O chanceler alemão Friedrich Merz afirmou que as relações transatlânticas entre Alemanha e Estados Unidos enfrentam um esfriamento sem precedentes. Em entrevista ao jornal espanhol ABC, Merz destacou que o distanciamento mútuo resulta da falta de interesse de Washington em garantir a segurança europeia.
A União Europeia busca reduzir sua dependência dos EUA, enquanto Berlim reforça seu potencial militar. Merz ressaltou que a força diplomática da Europa só será efetiva se apoiada por capacidades militares robustas, embora reconheça que a indústria bélica alemã ainda não alcança o nível de produção dos Estados Unidos.
O Pentágono confirmou planos de retirada parcial de tropas americanas da Alemanha, decisão inicialmente anunciada por Donald Trump. O ex-presidente dos EUA afirmou que a redução de 5.000 soldados é apenas o início de cortes mais profundos, agravando as tensões com Berlim.

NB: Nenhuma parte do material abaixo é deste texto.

Context: an optimization exercise on an open-source flow, tuned for small area. The choices shown serve that exercise and are no tape-out recipe.
In this exercise RTL edits were held to simulation tests only and were not proved equivalent to the original.

Setup of main:
Design autocorrelation_top, start of the top module:
module autocorrelation_top (
    input  logic               iClock,
    input  logic               rst_n,
    input  logic               sample_valid,
    input  acf_pkg::sample_t   sample,
    output logic               coef_valid,
    output acf_pkg::acf_coef_t coef,
    output logic               block_done,
    output logic               overrun
);
==> module autocorrelation_top, before the edit <==
module autocorrelation_top (
    input  logic               iClock,
    input  logic               rst_n,
    input  logic               sample_valid,
    input  acf_pkg::sample_t   sample,
    output logic               coef_valid,
    output acf_pkg::acf_coef_t coef,
    output logic               block_done,
    output logic               overrun
);
    logic [5:0]  count;
    logic        hnew;
    logic        hlast;
    logic [4:0]  keep;
    logic [15:0] x0, x1, x2, x3, x4;
    logic [15:0] xg;
    logic [36:0] accn0, accn1, accn2, accn3, accn4;
    logic [36:0] basen0, basen1, basen2, basen3, basen4;
    logic [36:0] nxtn0, nxtn1, nxtn2, nxtn3, nxtn4;
    logic        snap;
    always_ff @(posedge iClock or negedge rst_n) begin
        if (!rst_n) begin
            count <= '0;
            hnew  <= 1'b0;
            hlast <= 1'b0;
        end else begin
            hnew  <= sample_valid;
            hlast <= sample_valid && (count == 6'd63);
            if (sample_valid) begin
                count <= count + 1'b1;
            end
        end
    end
    always_ff @(posedge iClock) begin
        if (sample_valid) begin
            x0 <= sample;
            x1 <= x0;
            x2 <= x1;
            x3 <= x2;
            x4 <= x3;
        end
    end
    always_ff @(posedge iClock) begin
        for (int k = 0; k < 5; k++) begin
            keep[k] <= !(sample_valid && (count == 6'(k)));
        end
    end
    assign xg     = hnew ? x0 : '0;
    localparam logic [36:0] MASK  = 37'h00_0000_00FF;
    localparam logic [36:0] MASKL = 37'h00_0000_000F;
    assign basen0 = ~((accn0 ^ MASK) & {37{keep[0]}});
    assign basen1 = ~((accn1 ^ MASKL) & {37{keep[1]}});
    assign basen2 = ~((accn2 ^ MASKL) & {37{keep[2]}});
    assign basen3 = ~((accn3 ^ MASKL) & {37{keep[3]}});
    assign basen4 = ~((accn4 ^ MASKL) & {37{keep[4]}});
    assign snap   = hnew && hlast;
    acf_tree_sq  t0 (.x(xg),          .accn(basen0), .accn_next(nxtn0));
    logic [7:0]  b_one, b_two, b_neg;
    logic [16:0] xe;
    assign xe = {xg, 1'b0};
    always_comb begin
        for (int i = 0; i < 8; i++) begin
            b_one[i] = xe[2*i+1] ^ xe[2*i];
            b_two[i] = (xe[2*i+2] & !xe[2*i+1] & !xe[2*i]) | (!xe[2*i+2] & xe[2*i+1] & xe[2*i]);
            b_neg[i] = xe[2*i+2];
        end
    end
    acf_tree_mul t1 (.one(b_one), .two(b_two), .neg(b_neg), .h(x1), .accn(basen1), .accn_next(nxtn1));
    acf_tree_mul t2 (.one(b_one), .two(b_two), .neg(b_neg), .h(x2), .accn(basen2), .accn_next(nxtn2));
    acf_tree_mul t3 (.one(b_one), .two(b_two), .neg(b_neg), .h(x3), .accn(basen3), .accn_next(nxtn3));
    acf_tree_mul t4 (.one(b_one), .two(b_two), .neg(b_neg), .h(x4), .accn(basen4), .accn_next(nxtn4));
    always_ff @(posedge iClock) begin
        accn0 <= nxtn0;
        accn1 <= nxtn1;
        accn2 <= nxtn2;
        accn3 <= nxtn3;
        accn4 <= nxtn4;
    end
    logic [36:0] hn0, hn1, hn2, hn3, hn4;
    logic        busy;
    logic        ld;
    logic        em;
    logic [2:0]  lag;
    logic [5:0]  cnt;
    logic [6:0]  ptr;
    logic [5:0]  p0;
    logic        z0;
    logic        zk;
    logic [7:0]  ebase;
    logic [23:0] rem;
    logic [22:0] q;
    logic        f;
    logic [36:0] cur;
    logic        neg;
    logic [36:0] mag;
    logic [5:0]  lod;
    logic        zero;
    logic        bit_in;
    logic        br;
    logic [25:0] diffn;
    logic [24:0] rem2;
    logic [25:0] diff;
    logic        ge;
    logic [7:0]  expo;
    always_comb begin
        case (lag)
            3'd0:    cur = hn0 ^ MASK;
            3'd1:    cur = hn1 ^ MASKL;
            3'd2:    cur = hn2 ^ MASKL;
            3'd3:    cur = hn3 ^ MASKL;
            default: cur = hn4 ^ MASKL;
        endcase
    end
    assign neg  = (lag != 3'd0) && cur[36];
    assign mag  = neg ? -cur : cur;
    assign zero = (cur == '0);
    always_comb begin
        lod = '0;
        for (int i = 0; i < 37; i++) begin
            if (mag[i]) begin
                lod = 6'(i);
            end
        end
    end
    assign bit_in = (cnt < 6'd24) && !ptr[6] && mag[ptr[5:0]];
    assign rem2   = {rem, br};
    acf_sub sub (.a(rem2), .b(hn0[35:13]), .accn_next(diffn));
    assign diff   = ~diffn;
    assign ge     = !diff[25];
    always_ff @(posedge iClock or negedge rst_n) begin
        if (!rst_n) begin
            busy       <= 1'b0;
            ld         <= 1'b0;
            em         <= 1'b0;
            lag        <= '0;
            coef_valid <= 1'b0;
            block_done <= 1'b0;
            overrun    <= 1'b0;
        end else begin
            coef_valid <= 1'b0;
            block_done <= 1'b0;
            overrun    <= snap && busy;
            if (!busy) begin
                if (snap) begin
                    busy       <= 1'b1;
                    lag        <= '0;
                    ld         <= 1'b1;
                    coef_valid <= 1'b1;
                end
            end else if (ld) begin
                ld <= 1'b0;
            end else if (em) begin
                em <= 1'b0;
                if (lag == 3'd4) begin
                    busy <= 1'b0;
                end else begin
                    lag <= lag + 1'b1;
                    ld  <= 1'b1;
                end
            end else if (lag == 3'd0) begin
                if (hn0[36] || z0) begin
                    lag <= 3'd1;
                    ld  <= 1'b1;
                end
            end else if (cnt == 6'd48 || (cnt == 6'd47 && f)) begin
                em         <= 1'b1;
                coef_valid <= 1'b1;
                block_done <= (lag == 3'd4);
            end
        end
    end
    always_ff @(posedge iClock) begin
        if (!busy && snap) begin
            hn0 <= nxtn0;
        end else if (busy && !ld && !em && lag == 3'd0 && !hn0[36] && !z0) begin
            hn0 <= (((hn0 ^ MASK) << 1) ^ MASK);
        end
        if (!busy && snap) begin
            hn1 <= nxtn1;
            hn2 <= nxtn2;
            hn3 <= nxtn3;
            hn4 <= nxtn4;
        end
        rem <= ld ? '0 : (ge ? diff[23:0] : rem2[23:0]);
        q   <= {q[21:0], ge};
        br  <= !ld && bit_in;
        if (ld) begin
            ptr <= {1'b0, lod};
            cnt <= '0;
            zk    <= zero;
            ebase <= 8'd126 + {2'b00, lod} - {2'b00, p0};
            if (lag == 3'd0) begin
                p0 <= lod;
                z0 <= zero;
            end
        end else begin
            ptr <= ptr - 1'b1;
            cnt <= cnt + 1'b1;
            if (cnt == 6'd24) begin
                f <= ge;
            end
        end
    end
    assign expo = ebase + {7'd0, f};
    always_comb begin
        coef.lag     = {1'b0, lag};
        coef.raw_sum = {{6{neg}}, cur};
        if (lag == 3'd0) begin
            coef.norm = zero ? 32'd0 : 32'h3F80_0000;
        end else if (zk || z0) begin
            coef.norm = '0;
        end else begin
            coef.norm = {neg, expo, q};
        end
    end
endmodule
Settings: LEC_CHECK=0, CAP_MARGIN=20, CORE_MARGIN=2, CORE_UTILIZATION=40, CTS_CLUSTER_DIAMETER=90, CTS_CLUSTER_SIZE=24, SLEW_MARGIN=20, SYNTH_HIERARCHICAL=1, SYNTH_MINIMUM_KEEP_SIZE=0; clock period 7.5 ns.
standard.sh (not shown) runs the stock make flow with config.mk's settings and CLKGATE_MAP_FILE= SYNTH_SCRIPT=/design/flow/synth_recipe.tcl, a recipe that flattens the netlist after the stock synthesis.
==> flow/flow/run.sh <==
#!/bin/bash
# The standard layout (standard.sh: standard synthesis, floorplan, placement,
# CTS, routing, finish), with one change: the port buffers that global placement
# inserts are the smallest buffer cell instead of the flow's default choice.
# make's full output goes to flow.log in the work folder; ORFS keeps each
# step's own log under orfs/logs.
set -euo pipefail
export BUFFER_PORTS_ARGS="-buffer_cell sky130_fd_sc_hd__buf_1"
bash standard.sh > flow.log 2>&1
> inputs changed (main -> the feature branch)
--- a/flow/design.v
+++ b/flow/design.v
@@ -1528,54 +1528,53 @@
     output logic               block_done,
     output logic               overrun
 );
     logic [5:0]  count;
     logic        hnew;
     logic        hlast;
-    logic [4:0]  keep;
+    logic        aclr;
     logic [15:0] x0, x1, x2, x3, x4;
     logic [15:0] xg;
     logic [36:0] accn0, accn1, accn2, accn3, accn4;
     logic [36:0] basen0, basen1, basen2, basen3, basen4;
     logic [36:0] nxtn0, nxtn1, nxtn2, nxtn3, nxtn4;
     logic        snap;
     always_ff @(posedge iClock or negedge rst_n) begin
         if (!rst_n) begin
             count <= '0;
             hnew  <= 1'b0;
             hlast <= 1'b0;
+            aclr  <= 1'b1;
         end else begin
             hnew  <= sample_valid;
             hlast <= sample_valid && (count == 6'd63);
             if (sample_valid) begin
                 count <= count + 1'b1;
             end
+            if (hnew) begin
+                aclr <= hlast;
+            end
         end
     end
     always_ff @(posedge iClock) begin
         if (sample_valid) begin
             x0 <= sample;
-            x1 <= x0;
-            x2 <= x1;
-            x3 <= x2;
-            x4 <= x3;
-        end
-    end
-    always_ff @(posedge iClock) begin
-        for (int k = 0; k < 5; k++) begin
-            keep[k] <= !(sample_valid && (count == 6'(k)));
+            x1 <= (count == 6'd0) ? '0 : x0;
+            x2 <= (count == 6'd0) ? '0 : x1;
+            x3 <= (count == 6'd0) ? '0 : x2;
+            x4 <= (count == 6'd0) ? '0 : x3;
         end
     end
     assign xg     = hnew ? x0 : '0;
     localparam logic [36:0] MASK  = 37'h00_0000_00FF;
     localparam logic [36:0] MASKL = 37'h00_0000_000F;
-    assign basen0 = ~((accn0 ^ MASK) & {37{keep[0]}});
-    assign basen1 = ~((accn1 ^ MASKL) & {37{keep[1]}});
-    assign basen2 = ~((accn2 ^ MASKL) & {37{keep[2]}});
-    assign basen3 = ~((accn3 ^ MASKL) & {37{keep[3]}});
-    assign basen4 = ~((accn4 ^ MASKL) & {37{keep[4]}});
+    assign basen0 = ~((accn0 ^ MASK) & {37{!aclr}});
+    assign basen1 = ~((accn1 ^ MASKL) & {37{!aclr}});
+    assign basen2 = ~((accn2 ^ MASKL) & {37{!aclr}});
+    assign basen3 = ~((accn3 ^ MASKL) & {37{!aclr}});
+    assign basen4 = ~((accn4 ^ MASKL) & {37{!aclr}});
     assign snap   = hnew && hlast;
     acf_tree_sq  t0 (.x(xg),          .accn(basen0), .accn_next(nxtn0));
     logic [7:0]  b_one, b_two, b_neg;
     logic [16:0] xe;
     assign xe = {xg, 1'b0};
     always_comb begin
## What came out
The feature branch completed end to end with timing, DRC and antenna clean. Area taken by flip-flops and latches of the feature branch falls short of that of main slightly. Row amount of wire on met3 after detailed routing: the feature branch lower / main higher. As of the feature branch, total wire length had fallen slightly compared to main. Looking at number of clock buffer instances in the layout, the feature branch sits below main. On final cell count without fillers: the feature branch sits above main. | aggregate global-route resource usage | the feature branch vs main | 0.48 points lower |. main has a higher area growth from synthesis to layout than the feature branch. Core utilization (lower): the feature branch. In the flow results for main and the feature branch, the wire length of the first global-routing pass is smaller on the feature branch.

[afterwards: timing with drivers on the ports]
The flow's constraints put no driver on any port. The routed layouts listed below were extracted and timed again, unchanged, in two steps.
Step 1 sets driving cells, clkbuf_16 on the clock port and buf_2 on the other inputs (assumed; they add their load-dependent delay and slew).
Step 2 adds t to the input delays and takes it off the output delays; t is the mean of the earliest and latest rising clock arrival at the registers after step 1. Input paths then give back, and output paths get back, about the clock's delay inside the block.
a / b / c = ideal ports / drivers / drivers and shift; a / b = the first two.
run | t, ns | setup slack, ns | clock arrival spread, ns
main | 0.726 | 0.264 / 0.183 / 0.601 | 0.052 / 0.053
the feature branch | 0.727 | 0.415 / 0.349 / 0.415 | 0.048 / 0.048
After both steps setup and hold are still met in every run listed.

Merz também enfrenta desafios decorrentes das políticas de Trump, como o fechamento do estreito de Ormuz em resposta à agressão dos EUA e Israel contra o Irã. A medida impactou diretamente a economia da União Europeia, expondo a vulnerabilidade do bloco.

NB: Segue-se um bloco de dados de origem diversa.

From an optimization exercise on the open Yosys and OpenROAD flow, aimed at small area; shortcuts taken in it are not production practice.
Function was checked by simulation only, so behaviour that the tests miss may differ from the original.
Power and IR drop assume default switching activity.

==> flow/design.v (excerpt) <==
module multicast_tree_member_table_unit
#(
    parameter int MAX_MEMBERS = 16
) (
    input  logic         clk,
    input  logic         rst_n,
    input  logic         s_tvalid,
    output logic         s_tready,
    input  logic [47:0]  s_tdata,    
    input  logic [2:0]   s_tuser,    
    output logic         m_tvalid,
    input  logic         m_tready,
    output logic [111:0] m_tdata,    
    output logic [2:0]   m_tuser,    
    output logic         m_tlast,
    input  logic         cfg_valid,
    output logic         cfg_ready,
    input  logic         cfg_index,
    input  logic [31:0]  cfg_data
);
==> flow/config.mk <==
export PLATFORM = sky130hd
export DESIGN_NAME = multicast_tree_member_table_unit
export DESIGN_NICKNAME = multicast_tree_member_table_unit
export VERILOG_FILES = /design/flow/design.v
export SDC_FILE = /design/flow/constraint.sdc
export NUM_CORES = 4
export LEC_CHECK = 0
export CAP_MARGIN = 20
export CORE_MARGIN = 2
export CORE_UTILIZATION = 65
export SLEW_MARGIN = 20
==> flow/constraint.sdc <==
create_clock -name core_clock -period 10.0 [get_ports {clk}]
set_input_delay 2.0000 -clock core_clock [delete_from_list [all_inputs] [get_ports {clk}]]
set_output_delay 2.0000 -clock core_clock [all_outputs]
set_load 0.01 [all_outputs]
standard.sh (not shown) runs the stock make flow with config.mk's settings and CLKGATE_MAP_FILE= SYNTH_SCRIPT=/design/flow/synth_recipe.tcl, a recipe that flattens the netlist after the stock synthesis.
==> flow/flow/run.sh <==
#!/bin/bash
# The standard layout (standard.sh, unchanged make targets and settings) with
# three changes:
#  - synthesis maps logic with an area-oriented ABC script (flow/abc_area.script);
#    everything else in synthesis is synth_recipe.tcl as given (same registers);
#  - port buffers use buf_1;
#  - CTS uses clkbuf_8 leaf clusters of at most 19 sinks within 55 um and no dummy loads.
# Each tool's output is in ORFS's own logs under orfs/logs; make's output is in
# flow_make.log.
set -euo pipefail
HERE=$(pwd)
{
  echo "proc abc {args} {"
  echo "  set i [lsearch \$args -script]"
  echo "  set args [lreplace \$args \$i [expr {\$i + 1}] -script $HERE/flow/abc_area.script]"
  echo "  yosys abc {*}\$args"
  echo "}"
  cat synth_recipe.tcl
} > my_synth.tcl
sed "s#SYNTH_SCRIPT=[^ ]*#SYNTH_SCRIPT=$HERE/my_synth.tcl#" standard.sh > my_standard.sh
grep -q "SYNTH_SCRIPT=$HERE/my_synth.tcl" my_standard.sh
export BUFFER_PORTS_ARGS="-buffer_cell sky130_fd_sc_hd__buf_1"
export CTS_ARGS="-sink_clustering_enable -repair_clock_nets -dont_use_dummy_load -sink_clustering_size 19 -sink_clustering_max_diameter 55 -buf_list sky130_fd_sc_hd__clkbuf_8 "
bash my_standard.sh finish > flow_make.log 2>&1
==> flow/flow/abc_area.script <==
strash; balance; rewrite; refactor; balance; rewrite; rewrite -z; balance; refactor -z; rewrite -z; balance; dch -f; amap
The baseline went through all stages and came out clean.
Edit:
--- a/flow/flow/run.sh
+++ b/flow/flow/run.sh
@@ -6,3 +6,3 @@
 #  - port buffers use buf_1;
-#  - CTS uses clkbuf_8 leaf clusters of at most 19 sinks within 55 um and no dummy loads.
+#  - CTS uses clkbuf_8 leaf clusters of at most 16 sinks within 40 um and no dummy loads.
 # Each tool's output is in ORFS's own logs under orfs/logs; make's output is in
@@ -22,3 +22,3 @@
 export BUFFER_PORTS_ARGS="-buffer_cell sky130_fd_sc_hd__buf_1"
-export CTS_ARGS="-sink_clustering_enable -repair_clock_nets -dont_use_dummy_load -sink_clustering_size 19 -sink_clustering_max_diameter 55 -buf_list sky130_fd_sc_hd__clkbuf_8 "
+export CTS_ARGS="-sink_clustering_enable -repair_clock_nets -dont_use_dummy_load -sink_clustering_size 16 -sink_clustering_max_diameter 40 -buf_list sky130_fd_sc_hd__clkbuf_8 "
 bash my_standard.sh finish > flow_make.log 2>&1
After rerunning:
- wire length climbs by a few percent
- maximum frequency rises slightly
- global-route usage climbs by 0.84 points
- critical path depth does not change
- core utilization grows by 0.51 points
- sequential power barely changes
- first-iteration DRC count rose by a little under a tenth
- worst setup slack gets better by 0.036 ns
Edit:
--- a/flow/flow/run.sh
+++ b/flow/flow/run.sh
@@ -6,3 +6,3 @@
 #  - port buffers use buf_1;
-#  - CTS uses clkbuf_8 leaf clusters of at most 16 sinks within 40 um and no dummy loads.
+#  - CTS uses clkbuf_16 leaf clusters of at most 30 sinks within 60 um and no dummy loads.
 # Each tool's output is in ORFS's own logs under orfs/logs; make's output is in
@@ -22,3 +22,3 @@
 export BUFFER_PORTS_ARGS="-buffer_cell sky130_fd_sc_hd__buf_1"
-export CTS_ARGS="-sink_clustering_enable -repair_clock_nets -dont_use_dummy_load -sink_clustering_size 16 -sink_clustering_max_diameter 40 -buf_list sky130_fd_sc_hd__clkbuf_8 "
+export CTS_ARGS="-sink_clustering_enable -repair_clock_nets -dont_use_dummy_load -sink_clustering_size 30 -sink_clustering_max_diameter 60 -buf_list sky130_fd_sc_hd__clkbuf_16 "
 bash my_standard.sh finish > flow_make.log 2>&1
Clock skew is higher by 0.0051 ns.
Design area barely changes.
Non-clock buffer count is higher by 1.
Clock-buffer cell count is lower by 71.
Setup slack is worse by 0.045 ns.
Synthesized area does not change.
Edit:
--- a/flow/flow/run.sh
+++ b/flow/flow/run.sh
@@ -6,3 +6,3 @@
 #  - port buffers use buf_1;
-#  - CTS uses clkbuf_16 leaf clusters of at most 30 sinks within 60 um and no dummy loads.
+#  - CTS uses clkbuf_16 leaf clusters of at most 30 sinks within 50 um and no dummy loads.
 # Each tool's output is in ORFS's own logs under orfs/logs; make's output is in
@@ -22,3 +22,3 @@
 export BUFFER_PORTS_ARGS="-buffer_cell sky130_fd_sc_hd__buf_1"
-export CTS_ARGS="-sink_clustering_enable -repair_clock_nets -dont_use_dummy_load -sink_clustering_size 30 -sink_clustering_max_diameter 60 -buf_list sky130_fd_sc_hd__clkbuf_16 "
+export CTS_ARGS="-sink_clustering_enable -repair_clock_nets -dont_use_dummy_load -sink_clustering_size 30 -sink_clustering_max_diameter 50 -buf_list sky130_fd_sc_hd__clkbuf_16 "
 bash my_standard.sh finish > flow_make.log 2>&1
Global-route usage came out higher by 0.51 points.
Sequential cell count does not change.
Utilization grows by 0.79 points.
Sequential power stays flat.
Fmax hardly moves.
Total power rose by 3.2%.
Routed wire length went up by 0.98%.
Final area rose by 1.1%.
Setup slack improves by 0.019 ns.
Worst hold slack gets better by 0.027 ns.
Cell count is higher by 0.49%.

-- port drivers added, routing unchanged --
In the flow no input, the clock included, has a driving cell. The finished layouts below were timed again as built, in two steps.
Step 1 sets driving cells, clkbuf_16 on the clock port and buf_2 on the other inputs (assumed; they add their load-dependent delay and slew).
Step 2 times the ports against the registers' clock, not the clock port: input delays grow and output delays shrink by t, the midpoint of the rising clock arrivals with the driver on.
Three values: ideal ports, drivers, drivers and shift; two values: the first two.
run	t, ns	setup WS [ns]	worst setup path at the end
the first run	0.821	2.822 / 2.822 / 2.822	register to register
the second run	0.830	2.859 / 2.859 / 2.859	register to register
the third run	0.707	2.814 / 2.814 / 2.814	register to register
the fourth run	0.718	2.832 / 2.832 / 2.832	register to register
After both steps every run listed still meets setup and hold.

As relações pessoais entre Merz e Trump são marcadas por desentendimentos públicos. Após o chanceler alemão criticar a guerra dos EUA contra o Irã, Trump rebateu afirmando que Berlim deveria resolver seus problemas internos, como imigração e energia.
As declarações refletem a complexidade das relações transatlânticas em um cenário geopolítico volátil. A Alemanha busca redefinir sua posição estratégica enquanto enfrenta pressões externas e internas.